Mittlerweile habe beim FDC die dritte Etappe auf dem Weg zum ethisch und sozial verantwortlichen Investieren begonnen – für den Fondspräsidenten „die komplexeste“, weshalb sie „ länger dauert“. Sei sie abgeschlossen, werde der Kompensationsfonds nur noch in Unternehmen investieren, die beim Sozial- und Umweltschutz sowie in ihrer betrieblichen Governance den höchsten Standards genügen. Mit ausländischen Expertenbüros sei man dabei, eine Matrix aus Kriterien dieser drei Bereiche aufzustellen. „Wir feilen aber noch an unserer Methodologie.“ Mit einem Asset Manager der ING Bank teste der FDC derzeit, wie es sich auswirkt, aus einem Aktienpaket von 1 400 Unternehmen nur die 700 besten zu behalten. „Bewährt sich das, könnte ich mir vorstellen, dass wir das systematisch anwenden“, so Kieffer.

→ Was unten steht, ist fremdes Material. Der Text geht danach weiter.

==> config.mk <==
export PLATFORM = sky130hd
export DESIGN_NAME = mac_inverse_div
export DESIGN_NICKNAME = d
export VERILOG_FILES = /design/src/rtl/mac_inverse_div.sv
export SDC_FILE = /design/constraint.sdc
export NUM_CORES = 1
export LEC_CHECK = 0
export CAP_MARGIN = 5
export CELL_PAD_IN_SITES_DETAIL_PLACEMENT = 1
export CELL_PAD_IN_SITES_GLOBAL_PLACEMENT = 1
export CORE_MARGIN = 2
export CORE_UTILIZATION = 44
export DETAILED_ROUTE_END_ITERATION = 8
export PLACE_DENSITY = 0.85
export SLEW_MARGIN = 0
export SYNTH_ARGS = -nofsm -noshare
export SYNTH_HDL_FRONTEND = slang
export SYNTH_SLANG_ARGS = --single-unit
==> constraint.sdc <==
create_clock -name clk -period 4.06 [get_ports clk]
set_clock_uncertainty 0.05 [all_clocks]
set_input_delay 1.218 -clock clk [delete_from_list [all_inputs] [get_ports clk]]
set_output_delay 1.218 -clock clk [all_outputs]
set_load 0.1 [all_outputs]
==> src/rtl/mac_inverse_div.sv <==
// rtl/mac_inverse_div.sv - recovers A and remainder from a MAC result D = A*B + C
// Multi-cycle restoring divider computing (D-C)/B with a start/busy/done handshake.
module mac_inverse_div #(
    parameter int Width = 8
) (
    input  logic               clk,
    input  logic               reset,
    input  logic               start,
    input  logic [2*Width-1:0] D_IN,
    input  logic [Width-1:0]   B4,
    input  logic [Width-1:0]   C4,
    output logic               busy,
    output logic               done,
    output logic [Width-1:0]   A_OUT,
    output logic [Width-1:0]   R_OUT,
    output logic [1:0]         err
);
    localparam int CW = (Width > 1) ? $clog2(Width) : 1;

    localparam logic [1:0] ERR_OK   = 2'd0;
    localparam logic [1:0] ERR_DIVZ = 2'd1;
    localparam logic [1:0] ERR_NEG  = 2'd2;
    localparam logic [1:0] ERR_OVF  = 2'd3;

    typedef enum logic [1:0] {
        S_IDLE,
        S_SUB,
        S_DIV,
        S_DONE
    } state_t;

    state_t state, state_nxt;

    logic [2*Width-1:0] d_r;
    logic [Width-1:0]   b_r;
    logic [Width-1:0]   c_r;
    logic [Width-1:0]   rem_r;
    logic [Width-1:0]   lo_r;
    logic [CW-1:0]      cnt_r;
    logic [1:0]         err_r;

    logic [2*Width:0]   diff;
    logic [1:0]         sub_err;
    logic [Width:0]     trial;
    logic               trial_ge;
    logic [Width-1:0]   trial_sub;

    assign diff = {1'b0, d_r} - {{(Width+1){1'b0}}, c_r};

    always_comb begin
        sub_err = ERR_OK;
        if (b_r == '0)
            sub_err = ERR_DIVZ;
        else if (diff[2*Width])
            sub_err = ERR_NEG;
        else if (diff[2*Width-1:Width] >= b_r)
            sub_err = ERR_OVF;
    end

    // lo_r shifts dividend bits out at the top and quotient bits in at the bottom
    assign trial     = {rem_r, lo_r[Width-1]};
    assign trial_ge  = trial >= {1'b0, b_r};
    assign trial_sub = trial[Width-1:0] - b_r;

    always_ff @(posedge clk or posedge reset) begin
        if (reset)
            state <= S_IDLE;
        else
            state <= state_nxt;
    end

    always_comb begin
        state_nxt = state;
        busy      = 1'b0;
        case (state)
            S_IDLE: if (start) state_nxt = S_SUB;
            S_SUB: begin
                busy      = 1'b1;
                state_nxt = (sub_err != ERR_OK) ? S_DONE : S_DIV;
            end
            S_DIV: begin
                busy = 1'b1;
                if (cnt_r == '0) state_nxt = S_DONE;
            end
            S_DONE: state_nxt = S_IDLE;
            default: state_nxt = S_IDLE;
        endcase
    end

    always_ff @(posedge clk or posedge reset) begin
        if (reset) begin
            d_r   <= '0;
            b_r   <= '0;
            c_r   <= '0;
            rem_r <= '0;
            lo_r  <= '0;
            cnt_r <= '0;
            err_r <= ERR_OK;
            done  <= 1'b0;
            A_OUT <= '0;
            R_OUT <= '0;
            err   <= ERR_OK;
        end else begin
            done <= (state == S_DONE);
            case (state)
                S_IDLE: begin
                    if (start) begin
                        d_r <= D_IN;
                        b_r <= B4;
                        c_r <= C4;
                    end
                end
                S_SUB: begin
                    err_r <= sub_err;
                    cnt_r <= CW'(Width - 1);
                    if (sub_err != ERR_OK) begin
                        rem_r <= '0;
                        lo_r  <= '0;
                    end else begin
                        rem_r <= diff[2*Width-1:Width];
                        lo_r  <= diff[Width-1:0];
                    end
                end
                S_DIV: begin
                    rem_r <= trial_ge ? trial_sub : trial[Width-1:0];
                    lo_r  <= {lo_r[Width-2:0], trial_ge};
                    cnt_r <= cnt_r - 1'b1;
                end
                S_DONE: begin
                    A_OUT <= lo_r;
                    R_OUT <= rem_r;
                    err   <= err_r;
                end
                default: ;
            endcase
        end
    end
endmodule

* Yosys cells after proc, flatten, opt, wreduce, memory -nomap -nowiden
Cells that the tools add are included.
** Cells by class
- Add/subtract/negate cells :: 3
- $lt $le $gt $ge :: 2
- Equality and inequality tests :: 5
- Multiplexer cells :: 14
- Reduce and logical (&&, ||, !) cells :: 8
** Operators by type and width (number)
- case mux 8 bit (2 select lines) :: 2
- 2-to-1 mux 8 bit :: 3
- subtractor 16 x 8 -> 17 bit :: 1
- 2-to-1 mux 2 bit :: 5
- greater-or-equal comparator 9 x 8 -> 1 bit :: 1
- greater-or-equal comparator 8 bit :: 1
- zero test 8 bit :: 1
- case mux 2 bit (4 select lines) :: 1
- subtractor 8 bit :: 1
- case mux 3 bit (2 select lines) :: 1
- equality test 2 bit (second input constant) :: 2
- inequality test 2 bit (second input constant) :: 2
- AND reduction 2 bit :: 2
- nonzero test 2 bit :: 2
- zero test 3 bit :: 1
- subtractor 3 x 1 -> 3 bit (second input constant) :: 1
- equality test 2 x 1 -> 1 bit (second input constant) :: 1
- zero test 2 bit :: 1
- 2-to-1 mux 1 bit :: 2
- OR reduction 2 bit :: 1
** Word-level totals
- Register bits after elaboration :: 74
- Input port bits :: 35
- Output and inout bits :: 20
- Word-level logic and storage cells :: 44

* Depth between registers and ports, before layout
- Depth in word-level cells :: 8
- Mapped depth :: 16
- Depth with buffers taken out :: 15

* Worst setup path after synthesis
Ideal clock, no wire load.
- Path type :: flip-flop to flip-flop
- Start :: register d_r[7]
- End :: register rem_r[1]
- Library setup time :: 82 ps
- Arrival :: 3560 ps
- Data required time :: 3928 ps
- Path slack :: 368 ps
- Cell stages (with the launch flop) :: 14
- Buffers on the path :: 1
- Clock period less this slack :: 3692 ps
- Cell sequence :: dfrtp_1 ha_1 or4_4 or4_4 o31a_2 or2_2 ha_1 a41o_1 a21oi_1 o31ai_1 a211oi_2 buf_6 o21ai_0 a31oi_1
** On the way
- Word-level cells in the longest chain between the ends :: 8
** Ends and longest elaborated chain
- from (decl) :: RTL line 34 : logic [2*Width-1:0] d_r;
- from (signal assigned) :: RTL line 92 : d_r <= '0;
- from (signal assigned) :: RTL line 108 : d_r <= D_IN;
- subtractor 16 x 8 -> 17 bit * :: RTL line 48 : assign diff = {1'b0, d_r} - {{(Width+1){1'b0}}, c_r};
- greater-or-equal comparator 8 bit :: RTL line 56 : else if (diff[2*Width-1:Width] >= b_r)
- 2-to-1 mux 2 bit :: RTL line 56
- 2-to-1 mux 2 bit :: RTL line 54 : else if (diff[2*Width])
- 2-to-1 mux 2 bit :: RTL line 52 : if (b_r == '0)
- nonzero test 2 bit :: RTL line 116 : if (sub_err != ERR_OK) begin
- 2-to-1 mux 8 bit * :: RTL line 116
- case mux 8 bit (2 select lines) * :: RTL line 105 : case (state)
- to (signal assigned) :: RTL line 120 : rem_r <= diff[2*Width-1:Width];
- to (signal assigned) :: RTL line 125 : rem_r <= trial_ge ? trial_sub : trial[Width-1:0];
- to (decl) :: RTL line 37 : logic [Width-1:0] rem_r;
Mark *: on every way between the ends. The rest lies on a longest branch, timed or not.
A chain may end at the register's enable or synchronous reset.

* Worst setup path after layout
- Start :: register d_r[7]
- End :: register rem_r[0]
The elaborated chain is that of the path after synthesis.

==> flow_summary.ini <==
[run_status]
status = complete, no violations

[yosys]
yosys_warnings = 0
yosys_register_bits = 74
synth_ff_type = dfrtp_1
avgSynthCellArea_sq_um = 10.7
ys_seq_area_share_pct = 43.3
synth.top_cell.area_share_pct = 43.3
synth-edff-count = 0
synth_top_area_cell = dfrtp_1
async_flop_share_pct = 100
synthTopCellsByArea = dfrtp_1 43%, mux2_2 14%, ha_1 9.1%, inv_1 2.8%, a21oi_1 2.5%
synth_fp_nets = 469
synth_cell_types = 49
syn_inst = 401
syn-cell-area_sq_mm = 0.00428

[cells_and_area]
area_growth_syn_to_layout_pct = 24.9
mostFrequentLayoutCells = 74 x dfrtp_1, 52 x mux2_2, 47 x clkdlybuf4s50_1
layout-drive-gt1-share_pct = 25.6
final_common_cell = dfrtp_1
final_nets = 536
antennaDiodeCount = 0

[global_route]
grt_pass1_wl_mm = 17.6
grt_use_total_pct = 21.9
grt_pass1_vias = 3494
grt-ovfl-total = 0
grt_antenna_before_repair = 0
grt_max_degree = 44

[critical_path]
crit_arrival_ps = 4230
cp-start-kind = flop
end_kind = flop
crit_type = flop to flop
required_ps = 4300
path_max_fanout = 8
reg2regPathDepth = 13

[timing]
hold_viol = 0
setup_viol = 0
slew_headroom_pct = 34.9
fin_setup_tns_ps = 0
timing.final.crit_share_pct = 98.4
hold_slack_ps = 462
drv_slew = 0
max_freq_ghz = 0.250
min_period_ps = 3990
tightestPinTransition_ps = 974

[route]
dr.pass1.iters = 4
ant_nets = 0
drt-initial-drc-count = 124
wl_per_cell_um = 17.9
routed_wl_mm = 10.8
via_per_inst = 5.54
vias = 3336
drc = 0

[clocking]
h-tree-depth = 3
insertion_delay_ps = 370
root_buffer = clkbuf_8
cts_buffers = 9
cts_tree = done
cts_sinks = 74
clock_path_buffers = 2
path_clk_slew_ps = 90

[die]
dieArea_sq_mm = 0.0105
coreArea_sq_mm = 0.00933
io_pins = 55
start_util_pct = 45.9
fp-row-count = 35
die_x_um = 103
die_h_um = 103

[run]
max-cap-violations = 0

[placement]
hpwl_mm = 7.79
io_buffers = 54
place_congestion = 0.937

[min_path]
hold_class = flop to flop
whs_path_depth = 1
[cells in the mapped netlist, types with 4 or more instances]
master,n
mux2_2,52
o21a_1,11
xnor2_1,6
clkbuf_1,7
nor2_1,28
o21ai_0,13
a31oi_1,10
nor3_1,8
a21o_1,4
inv_1,32
or2_2,7
a21oi_1,21
ha_1,31
buf_1,5
nand2_1,17
nand2b_1,9
nand3_1,4
nor4_1,5
dfrtp_1,74
o211ai_1,5
[worst paths after layout]
kind,to,startpoint,slack (ps)
worst max-delay path,rem_r[0],d_r[7],70
worst min-delay path,R_OUT[2],R_OUT[2],460
worst max register to register,rem_r[0],d_r[7],70
worst min register to register,R_OUT[2],R_OUT[2],460
max in group asynchronous,rem_r[3],reset,2050
min in group asynchronous,c_r[3],reset,1230
[worst max-delay path, cell delays in order (launching register included)]
cell and delay (ps):
dfrtp_1 420, ha_4 190, or4_4 520, or4_4 530, nor4_1 460, or2_4 230, ha_4 210, a41o_1 230
a21oi_2 170, o31ai_4 100, a211oi_2 250, buf_4 230, o21ai_0 130, a31oi_1 190
[what timing repair did]
action,in CTS,in global routing
buffers inserted,0,4
pin swaps,1,6
hold buffers,0,0
gates resized for setup,3,10
cloned,0,0
setup endpoints to repair,10,17
[layer usage]
metal  track usage [%]  up-vias  wire, um
met1              29.4     1662      4820
met5                 0        -         0
met4              6.26        0       197
li1                  -     1580         -
met2              35.9       78      5280
met3              4.68       16       450
[area by class of cell]
type	count	area, sq um
clock inverter	6	96.3
sequential	74	1850
tap	129	161
timing repair buffer	69	652
clock buffer	10	138
fill	1008	3980
multi-input combinational	282	2320
inverter	32	120
[sequential cells by signal, summed over array words and instances, names as in the netlist]
name / flops
d_r: 16
A_OUT: 8
R_OUT: 8
b_r: 8
c_r: 8
lo_r: 8
rem_r: 8
cnt_r: 3
err: 2
err_r: 2
state: 2
done: 1
[logic make-up (layout without fill, tap and decap cells)]
family	Yosys count	after routing	synth area share (%)
adders and majority gates	33	33	10.0
xor gates and xnor gates	8	8	1.64
and+or+nand+nor	93	93	11.1
buffers and inverters	45	117	4.12
muxes	54	54	14.2
AOI/OAI and AO/OA	94	94	15.7
DFF	74	74	43.3
[per-stage QoR]
stage / area, sq um / util, % / setup slack (ps) / cells
after floorplan: 4280 / - / 368 / 401
after global placement: 5000 / 53.6 / 192 / 582
after detailed placement: 5000 / 53.6 / -7.91 / 582
after CTS: 5240 / 56.2 / 13.5 / 598
after global routing: 5340 / 57.3 / -34.3 / 602
final: 5340 / 57.3 / 66.0 / 602
Power is left out: the tool's default activity adds up to more than one toggle a clock period on the data nets, which glitch-free logic cannot reach.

Trotz all dieser Konzepte, externen Consultants, Matrizen und schwarzen und grauen Listen sei der FDC aber keine moralische Instanz. „Wir wenden nur die hier geltenden Gesetze an.“ Ein AKW-Betreiber wie die japanische Tepco wurde vom FDC wegen ihrer Unternehmensführung auf die Ausschlussliste gesetzt, nicht aber aus Opposition zur Atomkraft. „Schließlich gibt es kein Gesetz, dass Atomkraft verbietet.“ Ebenfalls nicht ausschlusswürdig waren dem FDC bislang Tabakfirmen – trotz Rauchverbotsverschärfung und EU-weit immer stärker eingeschränkter Tabakwerbung. Dass der norwegische Pensionsfonds sämtliche Aktien von Big Tobacco abgestoßen hat, sei, sagt Kieffer, „eine politische Entscheidung gewesen, die der norwegische Premier traf, der zu dem Pensionsfonds das letzte Wort hat“. In Luxemburg hat der Sozialminister das letzte Wort über den FDC. Der letzte Sozialminister, der auch Gesundheitsminister war, hatte sich allerdings beim Kompensationsfonds lediglich erkundigt, wie man zu Aktien von Tabakfirmen stehe, und sich erklären lassen, solange Tabak nicht gesetzlich verboten sei, liege das an ihm. Woraufhin nichts mehr geschah.